RECORDS:
--- src/pmc_mgmt_entry.sv ---
// Turns each activation of the management interrupt pin into a one-cycle request
`timescale 1ns/1ps
module pmc_mgmt_entry (
	input wire logic pclk,
	input wire logic presetn,
	input wire logic mgmt_interrupt_pin_n,
	output logic mgmt_req
);
	logic pin_prev_n; // Last pin level, idle high
	logic next_pin_prev_n; // Next pin level

	// Falling edge is one activation
	always_comb begin
		next_pin_prev_n = mgmt_interrupt_pin_n;
		mgmt_req = pin_prev_n && !mgmt_interrupt_pin_n;
	end

	// Edge history
	always_ff @(posedge pclk or negedge presetn) begin
		if (!presetn) begin
			pin_prev_n <= 1'b1;
		end else begin
			pin_prev_n <= next_pin_prev_n;
		end
	end
endmodule // pmc_mgmt_entry

--- src/pmc_mode_ctrl.sv ---
// Operating-mode control: mode tracking, management mode, feature register, APB slave
`include "pmc_cfg.svh"
`timescale 1ns/1ps
module pmc_mode_ctrl (
	input wire logic pclk,
	input wire logic presetn,
	input wire logic psel,
	input wire logic penable,
	input wire logic pwrite,
	input wire logic [11:0] paddr,
	input wire logic [31:0] pwdata,
	output logic [31:0] prdata,
	output logic pready,
	output logic pslverr,
	input wire logic mgmt_interrupt_pin_n,
	output pmc_pkg::pmc_mode_type current_mode,
	output logic fast_call_allowed,
	output logic execute_disable_enable,
	output logic mgmt_address_space
);
	import pmc_pkg::*;

	logic [31:0] feat_lo; // Feature register low word, writable bits only
	logic [31:0] control_reg_zero; // Low word of control register zero
	logic [31:0] system_flags_register; // Low word of flags
	logic [31:0] cs_attr; // Current code segment attributes
	logic [31:0] priority_control_reg; // Task priority level
	logic long_mode_active; // Hardware-owned active bit
	pmc_state_type state; // Running or in management mode
	pmc_mode_type saved_mode; // Mode to return to
	logic [31:0] saved_ctl0; // Saved context
	logic [31:0] saved_flags; // Saved context
	logic [31:0] saved_cs; // Saved context
	logic [31:0] next_feat_lo;
	logic [31:0] next_control_reg_zero;
	logic [31:0] next_system_flags_register;
	logic [31:0] next_cs_attr;
	logic [31:0] next_priority_control_reg;
	logic next_long_mode_active;
	pmc_state_type next_state;
	pmc_mode_type next_saved_mode;
	logic [31:0] next_saved_ctl0;
	logic [31:0] next_saved_flags;
	logic [31:0] next_saved_cs;
	logic [31:0] next_prdata;
	logic next_pslverr;
	logic wr; // Write takes effect this edge
	logic rd; // Read data taken this edge
	logic mgmt_req; // Management interrupt request pulse
	logic resume_req; // Resume instruction executed
	logic mapped; // Address decodes
	pmc_mode_type live_mode; // Mode from the flags
	logic [63:0] gdt_q; // Widened table registers
	logic [63:0] idt_q;
	logic [63:0] ldt_q;
	logic [63:0] tsr_q;
	logic [63:0] bkp_q; // Breakpoint address

	// Zero-wait slave: every access completes in its first access cycle
	assign pready = 1'b1;
	assign wr = psel && penable && pwrite;
	assign rd = psel && penable && !pwrite;
	assign resume_req = wr && (paddr == `PMC_OFF_CTRL) && pwdata[`PMC_BIT_RESUME];

	pmc_mgmt_entry u_entry (
		.pclk(pclk),
		.presetn(presetn),
		.mgmt_interrupt_pin_n(mgmt_interrupt_pin_n),
		.mgmt_req(mgmt_req)
	);

	// Table and task registers widen only while long mode is active
	pmc_wide_reg #(.WIDTH(64)) u_gdt (
		.pclk(pclk), .presetn(presetn), .wide_en(long_mode_active),
		.wr_lo(wr && paddr == `PMC_OFF_GDT_LO), .wr_hi(wr && paddr == `PMC_OFF_GDT_HI),
		.wdata(pwdata), .value(gdt_q)
	);
	pmc_wide_reg #(.WIDTH(64)) u_idt (
		.pclk(pclk), .presetn(presetn), .wide_en(long_mode_active),
		.wr_lo(wr && paddr == `PMC_OFF_IDT_LO), .wr_hi(wr && paddr == `PMC_OFF_IDT_HI),
		.wdata(pwdata), .value(idt_q)
	);
	pmc_wide_reg #(.WIDTH(64)) u_ldt (
		.pclk(pclk), .presetn(presetn), .wide_en(long_mode_active),
		.wr_lo(wr && paddr == `PMC_OFF_LDT_LO), .wr_hi(wr && paddr == `PMC_OFF_LDT_HI),
		.wdata(pwdata), .value(ldt_q)
	);
	pmc_wide_reg #(.WIDTH(64)) u_tsr (
		.pclk(pclk), .presetn(presetn), .wide_en(long_mode_active),
		.wr_lo(wr && paddr == `PMC_OFF_TSR_LO), .wr_hi(wr && paddr == `PMC_OFF_TSR_HI),
		.wdata(pwdata), .value(tsr_q)
	);
	// Compatibility sub-mode still matches on all 64 bits, so width follows long mode
	pmc_wide_reg #(.WIDTH(64)) u_bkp (
		.pclk(pclk), .presetn(presetn), .wide_en(long_mode_active),
		.wr_lo(wr && paddr == `PMC_OFF_BKP_LO), .wr_hi(wr && paddr == `PMC_OFF_BKP_HI),
		.wdata(pwdata), .value(bkp_q)
	);

	// Mode derived from the flags when not in management mode
	always_comb begin
		if (!control_reg_zero[`PMC_BIT_PROT_EN]) begin
			live_mode = PMC_REAL;
		end else if (long_mode_active) begin
			live_mode = cs_attr[`PMC_BIT_CSL] ? PMC_BIT64 : PMC_COMPAT;
		end else if (system_flags_register[`PMC_BIT_V86]) begin
			live_mode = PMC_V86;
		end else begin
			live_mode = PMC_PROT;
		end
		current_mode = (state == PMC_IN_MGMT) ? PMC_MGMT : live_mode;
		fast_call_allowed = feat_lo[`PMC_BIT_FAST_CALL] && (current_mode == PMC_BIT64);
		execute_disable_enable = feat_lo[`PMC_BIT_XD_EN];
		mgmt_address_space = (state == PMC_IN_MGMT);
	end

	// Register writes, long mode activation and management entry/exit
	always_comb begin
		next_feat_lo = feat_lo;
		next_control_reg_zero = control_reg_zero;
		next_system_flags_register = system_flags_register;
		next_cs_attr = cs_attr;
		next_priority_control_reg = priority_control_reg;
		next_long_mode_active = long_mode_active;
		next_state = state;
		next_saved_mode = saved_mode;
		next_saved_ctl0 = saved_ctl0;
		next_saved_flags = saved_flags;
		next_saved_cs = saved_cs;
		if (wr) begin
			unique case (paddr)
				// Active bit and reserved bits ignore writes
				`PMC_OFF_FEAT_LO: next_feat_lo = pwdata & `PMC_FEAT_WMASK;
				`PMC_OFF_CTL0: next_control_reg_zero = pwdata;
				`PMC_OFF_FLAGS: begin
					next_system_flags_register = pwdata;
					// Virtual-8086 cannot be set in long mode
					if (long_mode_active) begin
						next_system_flags_register[`PMC_BIT_V86] = 1'b0;
					end
				end
				`PMC_OFF_CS: next_cs_attr = pwdata;
				`PMC_OFF_PRIO: begin
					if (long_mode_active) begin
						next_priority_control_reg = pwdata & `PMC_PRIO_MASK;
					end
				end
				default: begin
				end
			endcase
		end
		// Activation follows protection, paging and the enable bit
		next_long_mode_active = next_control_reg_zero[`PMC_BIT_PROT_EN] && next_control_reg_zero[`PMC_BIT_PG]
			&& next_feat_lo[`PMC_BIT_LONG_EN];
		if (next_long_mode_active) begin
			next_system_flags_register[`PMC_BIT_V86] = 1'b0;
		end
		unique case (state)
			PMC_RUN: begin
				if (mgmt_req) begin
					next_state = PMC_IN_MGMT;
					next_saved_mode = live_mode;
					next_saved_ctl0 = next_control_reg_zero;
					next_saved_flags = next_system_flags_register;
					next_saved_cs = next_cs_attr;
				end
			end
			PMC_IN_MGMT: begin
				// Further requests while inside are absorbed
				if (resume_req) begin
					next_state = PMC_RUN;
					next_control_reg_zero = saved_ctl0;
					next_system_flags_register = saved_flags;
					next_cs_attr = saved_cs;
					next_long_mode_active = (saved_mode == PMC_COMPAT) || (saved_mode == PMC_BIT64);
				end
			end
		endcase
	end

	// Read mux; unmapped addresses answer with an error
	always_comb begin
		mapped = 1'b1;
		next_prdata = prdata;
		next_pslverr = 1'b0;
		unique case (paddr)
			`PMC_OFF_FEAT_LO: next_prdata = feat_lo | ({31'h0, long_mode_active} << `PMC_BIT_LONG_ACT);
			`PMC_OFF_FEAT_HI: next_prdata = 32'h0;
			`PMC_OFF_CTL0: next_prdata = control_reg_zero;
			`PMC_OFF_FLAGS: next_prdata = system_flags_register;
			`PMC_OFF_CS: next_prdata = cs_attr;
			`PMC_OFF_CTRL: next_prdata = 32'h0;
			`PMC_OFF_MODE: next_prdata = {29'h0, current_mode};
			`PMC_OFF_PRIO: next_prdata = long_mode_active ? priority_control_reg : 32'h0;
			`PMC_OFF_GDT_LO: next_prdata = gdt_q[31:0];
			`PMC_OFF_GDT_HI: next_prdata = gdt_q[63:32];
			`PMC_OFF_IDT_LO: next_prdata = idt_q[31:0];
			`PMC_OFF_IDT_HI: next_prdata = idt_q[63:32];
			`PMC_OFF_LDT_LO: next_prdata = ldt_q[31:0];
			`PMC_OFF_LDT_HI: next_prdata = ldt_q[63:32];
			`PMC_OFF_TSR_LO: next_prdata = tsr_q[31:0];
			`PMC_OFF_TSR_HI: next_prdata = tsr_q[63:32];
			`PMC_OFF_BKP_LO: next_prdata = bkp_q[31:0];
			`PMC_OFF_BKP_HI: next_prdata = bkp_q[63:32];
			default: mapped = 1'b0;
		endcase
		if (!mapped) begin
			next_prdata = 32'h0;
		end
		// Setup cycle loads read data so it stands in the access cycle
		if (!(psel && !penable)) begin
			next_prdata = prdata;
		end
		next_pslverr = psel && !penable && !mapped;
		if (psel && penable) begin
			next_pslverr = pslverr;
		end
	end

	// State registers; reset lands in real-address mode
	always_ff @(posedge pclk or negedge presetn) begin
		if (!presetn) begin
			feat_lo <= `PMC_RESET_WORD;
			control_reg_zero <= `PMC_RESET_WORD;
			system_flags_register <= `PMC_RESET_WORD;
			cs_attr <= `PMC_RESET_WORD;
			priority_control_reg <= `PMC_RESET_WORD;
			long_mode_active <= 1'b0;
			state <= PMC_RUN;
			saved_mode <= PMC_REAL;
			saved_ctl0 <= `PMC_RESET_WORD;
			saved_flags <= `PMC_RESET_WORD;
			saved_cs <= `PMC_RESET_WORD;
			prdata <= 32'h0;
			pslverr <= 1'b0;
		end else begin
			feat_lo <= next_feat_lo;
			control_reg_zero <= next_control_reg_zero;
			system_flags_register <= next_system_flags_register;
			cs_attr <= next_cs_attr;
			priority_control_reg <= next_priority_control_reg;
			long_mode_active <= next_long_mode_active;
			state <= next_state;
			saved_mode <= next_saved_mode;
			saved_ctl0 <= next_saved_ctl0;
			saved_flags <= next_saved_flags;
			saved_cs <= next_saved_cs;
			prdata <= next_prdata;
			pslverr <= next_pslverr;
		end
	end
endmodule // pmc_mode_ctrl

ACTION ITEM:
Search the records for the string "value" and, wherever a line contains it, please copy that line.

TASK RESPONSE:
		.wdata(pwdata), .value(gdt_q)
		.wdata(pwdata), .value(idt_q)
		.wdata(pwdata), .value(ldt_q)
		.wdata(pwdata), .value(tsr_q)
		.wdata(pwdata), .value(bkp_q)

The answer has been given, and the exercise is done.